0 x y = 0, y = 0/0, so nothing divided by nothing can be anything?(4 votes)- Essentially, yes. This is why 0/0 is considered indeterminate - there is no single agreed upon solution.(5 votes)

- Could 0/0 be equal to aleph-null?(6 votes)
- No, it can be anything. Btw aleph null is undefined as it is an infinity(∞)(1 vote)

- What? At2:21wouldn't 0/0 be left as indeterminate, not undefined?(3 votes)
- "What? At2:21wouldn't 0/0 be left as indeterminate, not undefined?" It is about time logicians go for solving the sum and they are the same as undefined means undefinable(5 votes)

## Video transcript

In the last video we saw why when we take any non-zero number divided by zero why mathematicians have left that as being undefined. But it might have raised a question in your brain. What about zero divided by zero? Isn't there an argument why that could be defined? So we're gonna think about zero divided by zero. Well there's a couple of lines of reasoning here. One, you could start taking numbers closer and closer to zero and dividing them by themselves. So for example, you take 0.1 divided by 0.1. Well that's gonna be one. Let's get even closer to zero: 0.001 divided by 0.001. Well, that also equals one. Let's get super close to zero: 0.000001 divided by 0.000001. Well once again, that also equals one. And it didn't even matter whether these were positive or negative. I could make these negative and I'd still get the same result. Negative this thing divided by negative this thing still gets me to one. So based on this logic you might say, "Hey, well this seems like a pretty reasonable argument for zero divided by zero to be defined as being equal to one. " But someone could come along and say, "Well what happens if we divide zero by numbers closer and closer to zero; not a number by itself, but zero by smaller and smaller numbers, or numbers closer and closer to zero." And so they say, "For example, zero divided by 0.1, well that's just going to be zero. Zero divided by 0.001, well that's also going to be to zero. 0 divided by 0.000001 is also going to be equal to zero." And it didn't matter whether we were dividing by a positive or negative number.
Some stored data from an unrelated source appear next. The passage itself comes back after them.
**src/design/lfac_pkg.sv**
```systemverilog
// Shared types and constants for the fully associative LRU cache.
// Used by the controller, the datapath and the top level; no dependencies.
package lfac_pkg;

  localparam int ENTRIES   = 16;
  localparam int KEY_BITS  = 32;
  localparam int DATA_BITS = 32;
  localparam int KIND_BITS = 2;
  localparam int CAP_BITS  = 5;
  localparam int IDX_BITS  = $clog2(ENTRIES);
  localparam int RANK_BITS = IDX_BITS;
  localparam int CNT_BITS  = $clog2(ENTRIES + 1);
  localparam int CMP_BITS  = (CNT_BITS > CAP_BITS) ? CNT_BITS : CAP_BITS;
  localparam logic [CAP_BITS-1:0] CAP_RESET = CAP_BITS'(16);

  typedef enum logic [KIND_BITS-1:0] {
    KIND_READ   = 2'd0,
    KIND_WRITE  = 2'd1,
    KIND_REMOVE = 2'd2
  } kind_t;

  typedef enum logic [1:0] {
    ST_IDLE,
    ST_LOOKUP,
    ST_APPLY
  } state_t;

  typedef struct packed {
    logic load;
    logic lookup;
    logic apply;
  } cmd_t;

endpackage

```
**src/design/lfac_ctrl.sv**
```systemverilog
// Controller for the LRU cache: sequences accept, lookup and update of an item
// and owns the output valid flag. Depends on lfac_pkg.
module lfac_ctrl import lfac_pkg::*; (
  input  logic clk,
  input  logic rst,
  input  logic in_valid,
  output logic in_stall,
  output logic out_valid,
  input  logic out_stall,
  output cmd_t cmd
);

  state_t state, state_next;
  logic   out_valid_next;

  always_ff @(posedge clk) begin
    if (rst) begin
      state     <= ST_IDLE;
      out_valid <= 1'b0;
    end else begin
      state     <= state_next;
      out_valid <= out_valid_next;
    end
  end

  always_comb begin
    state_next     = state;
    cmd            = '0;
    in_stall       = (state != ST_IDLE);
    out_valid_next = out_valid && out_stall;
    case (state)
      ST_IDLE: begin
        if (in_valid) begin
          cmd.load   = 1'b1;
          state_next = ST_LOOKUP;
        end
      end
      ST_LOOKUP: begin
        cmd.lookup = 1'b1;
        state_next = ST_APPLY;
      end
      ST_APPLY: begin
        // The update waits until the output register is free for its result.
        if (!out_valid || !out_stall) begin
          cmd.apply      = 1'b1;
          out_valid_next = 1'b1;
          state_next     = ST_IDLE;
        end
      end
      default: state_next = ST_IDLE;
    endcase
  end

endmodule

```
**src/design/lfac_datapath.sv**
```systemverilog
// Datapath for the LRU cache: entry storage, parallel key compare, recency
// ranks, occupancy count, capacity register and output registers. Depends on lfac_pkg.
module lfac_datapath import lfac_pkg::*; (
  input  logic                 clk,
  input  logic                 rst,
  input  cmd_t                 cmd,
  input  logic                 cfg_we,
  input  logic [CAP_BITS-1:0]  cfg_data,
  input  logic [KIND_BITS-1:0] kind,
  input  logic [KEY_BITS-1:0]  address,
  input  logic [DATA_BITS-1:0] write_data,
  output logic                 hit,
  output logic [DATA_BITS-1:0] read_data,
  output logic [CNT_BITS-1:0]  occupancy
);

  logic [CAP_BITS-1:0]  capacity;
  logic [ENTRIES-1:0]   valid;
  logic [RANK_BITS-1:0] rank [ENTRIES];
  logic [KEY_BITS-1:0]  key_mem [ENTRIES];
  logic [DATA_BITS-1:0] value_mem [ENTRIES];
  logic [CNT_BITS-1:0]  occ;

  logic [KIND_BITS-1:0] req_kind;
  logic [KEY_BITS-1:0]  req_addr;
  logic [DATA_BITS-1:0] req_data;

  logic                 l_found;
  logic [IDX_BITS-1:0]  l_idx;
  logic [RANK_BITS-1:0] l_rank;
  logic [DATA_BITS-1:0] l_data;

  logic [ENTRIES-1:0]   match;
  logic [IDX_BITS-1:0]  found_idx;

  logic [CMP_BITS-1:0]  cap_lim;
  logic [CMP_BITS-1:0]  cap_m1;
  logic [CMP_BITS-1:0]  occ_ext;
  logic [ENTRIES-1:0]   kept;
  logic                 slot_free;
  logic [IDX_BITS-1:0]  slot;
  logic [ENTRIES-1:0]   valid_next;
  logic [RANK_BITS-1:0] rank_next [ENTRIES];
  logic [CNT_BITS-1:0]  occ_next;
  logic                 key_we;
  logic                 value_we;
  logic [IDX_BITS-1:0]  wr_idx;
  logic [DATA_BITS-1:0] rd_next;

  always_ff @(posedge clk) begin
    if (rst) begin
      capacity <= CAP_RESET;
    end else if (cfg_we) begin
      capacity <= cfg_data;
    end
  end

  always_ff @(posedge clk) begin
    if (cmd.load) begin
      req_kind <= kind;
      req_addr <= address;
      req_data <= write_data;
    end
  end

  // Lowest-numbered matching slot wins, though at most one can match.
  always_comb begin
    found_idx = '0;
    for (int i = ENTRIES - 1; i >= 0; i--) begin
      match[i] = valid[i] && (key_mem[i] == req_addr);
      if (match[i]) found_idx = IDX_BITS'(i);
    end
  end

  always_ff @(posedge clk) begin
    if (cmd.lookup) begin
      l_found <= |match;
      l_idx   <= found_idx;
      l_rank  <= rank[found_idx];
      l_data  <= value_mem[found_idx];
    end
  end

  always_comb begin
    cap_lim = CMP_BITS'(capacity);
    if (cap_lim == '0) cap_lim = CMP_BITS'(1);
    else if (cap_lim > CMP_BITS'(ENTRIES)) cap_lim = CMP_BITS'(ENTRIES);
    cap_m1  = cap_lim - CMP_BITS'(1);
    occ_ext = CMP_BITS'(occ);
  end

  always_comb begin
    valid_next = valid;
    rank_next  = rank;
    occ_next   = occ;
    key_we     = 1'b0;
    value_we   = 1'b0;
    wr_idx     = l_idx;
    rd_next    = '0;
    kept       = '0;
    slot_free  = 1'b0;
    slot       = '0;
    case (req_kind)
      KIND_READ: begin
        if (l_found) begin
          for (int i = 0; i < ENTRIES; i++) begin
            if (valid[i] && rank[i] < l_rank) rank_next[i] = rank[i] + RANK_BITS'(1);
          end
          rank_next[l_idx] = '0;
          rd_next          = l_data;
        end
      end
      KIND_WRITE: begin
        if (l_found) begin
          value_we = 1'b1;
        end else begin
          // Entries whose rank reaches capacity - 1 go, leaving room for one.
          for (int i = ENTRIES - 1; i >= 0; i--) begin
            kept[i] = valid[i] && (CMP_BITS'(rank[i]) < cap_m1);
            if (kept[i]) begin
              rank_next[i] = rank[i] + RANK_BITS'(1);
            end else begin
              slot_free = 1'b1;
              slot      = IDX_BITS'(i);
            end
          end
          valid_next = kept;
          // The valid ranks are distinct and dense, so the kept count is a minimum.
          occ_next = CNT_BITS'((occ_ext < cap_m1) ? occ_ext : cap_m1);
          if (slot_free) begin
            valid_next[slot] = 1'b1;
            rank_next[slot]  = '0;
            key_we           = 1'b1;
            value_we         = 1'b1;
            wr_idx           = slot;
            occ_next         = occ_next + CNT_BITS'(1);
          end
        end
      end
      KIND_REMOVE: begin
        if (l_found) begin
          valid_next[l_idx] = 1'b0;
          rank_next[l_idx]  = '0;
          for (int i = 0; i < ENTRIES; i++) begin
            if (valid_next[i] && rank[i] > l_rank) rank_next[i] = rank[i] - RANK_BITS'(1);
          end
          occ_next = occ - CNT_BITS'(1);
        end
      end
      default: begin
      end
    endcase
  end

  always_ff @(posedge clk) begin
    if (rst) begin
      valid <= '0;
      occ   <= '0;
      for (int i = 0; i < ENTRIES; i++) rank[i] <= '0;
    end else if (cmd.apply) begin
      valid <= valid_next;
      occ   <= occ_next;
      rank  <= rank_next;
    end
  end

  always_ff @(posedge clk) begin
    if (cmd.apply && key_we) key_mem[wr_idx] <= req_addr;
    if (cmd.apply && value_we) value_mem[wr_idx] <= req_data;
  end

  always_ff @(posedge clk) begin
    if (cmd.apply) begin
      hit       <= l_found;
      read_data <= rd_next;
      occupancy <= occ_next;
    end
  end

endmodule

```
**src/design/lru_fully_associative_cache_unit.sv**
```systemverilog
// Fully associative cache of sixteen entries with least-recently-used
// replacement; each item reads, writes (insert or update) or removes one
// entry and yields one result with hit, read data and occupancy. An item
// passes through accept, which loads it into the request register, lookup,
// which compares its address against all stored keys into the lookup
// register, and update of ranks, storage and the output register; a new item
// is taken only once the update is done. The update waits while a previous
// result is still stalled in the output register. The capacity
// register may be written at any time the block is idle and is always ready.
// Depends on lfac_pkg, lfac_ctrl and lfac_datapath.
module lru_fully_associative_cache_unit import lfac_pkg::*; (
  input  logic                 clk,
  input  logic                 rst,
  input  logic                 in_valid,
  output logic                 in_stall,
  input  logic [KIND_BITS-1:0] kind,
  input  logic [KEY_BITS-1:0]  address,
  input  logic [DATA_BITS-1:0] write_data,
  output logic                 out_valid,
  input  logic                 out_stall,
  output logic                 hit,
  output logic [DATA_BITS-1:0] read_data,
  output logic [CNT_BITS-1:0]  occupancy,
  input  logic                 cfg_valid,
  output logic                 cfg_ready,
  input  logic [CAP_BITS-1:0]  cfg_data
);

  cmd_t cmd;

  assign cfg_ready = 1'b1;

  lfac_ctrl u_ctrl (
    .clk       (clk),
    .rst       (rst),
    .in_valid  (in_valid),
    .in_stall  (in_stall),
    .out_valid (out_valid),
    .out_stall (out_stall),
    .cmd       (cmd)
  );

  lfac_datapath u_datapath (
    .clk        (clk),
    .rst        (rst),
    .cmd        (cmd),
    .cfg_we     (cfg_valid && cfg_ready),
    .cfg_data   (cfg_data),
    .kind       (kind),
    .address    (address),
    .write_data (write_data),
    .hit        (hit),
    .read_data  (read_data),
    .occupancy  (occupancy)
  );

  // After an item is taken the block stays busy until its update is done.
  a_busy_after_accept: assert property (@(posedge clk) disable iff (rst)
    (in_valid && !in_stall) |=> in_stall)
    else $error("input accepted while previous item still in flight");

  a_occ_bound: assert property (@(posedge clk) disable iff (rst)
    out_valid |-> (occupancy <= CNT_BITS'(ENTRIES)))
    else $error("occupancy exceeds entry count");

  a_miss_no_data: assert property (@(posedge clk) disable iff (rst)
    (out_valid && !hit) |-> (read_data == '0))
    else $error("read data nonzero on a miss");

endmodule
```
Make all of these negatives, you still get the same answer. So this line of reasoning tells you that it's completely legitimate, to think at least that maybe zero divided by zero could be equal to zero. And these are equally valid arguments. And because they're equally valid, and frankly neither of them is consistent with the rest of mathematics, once again mathematicians have left zero divided by zero as undefined.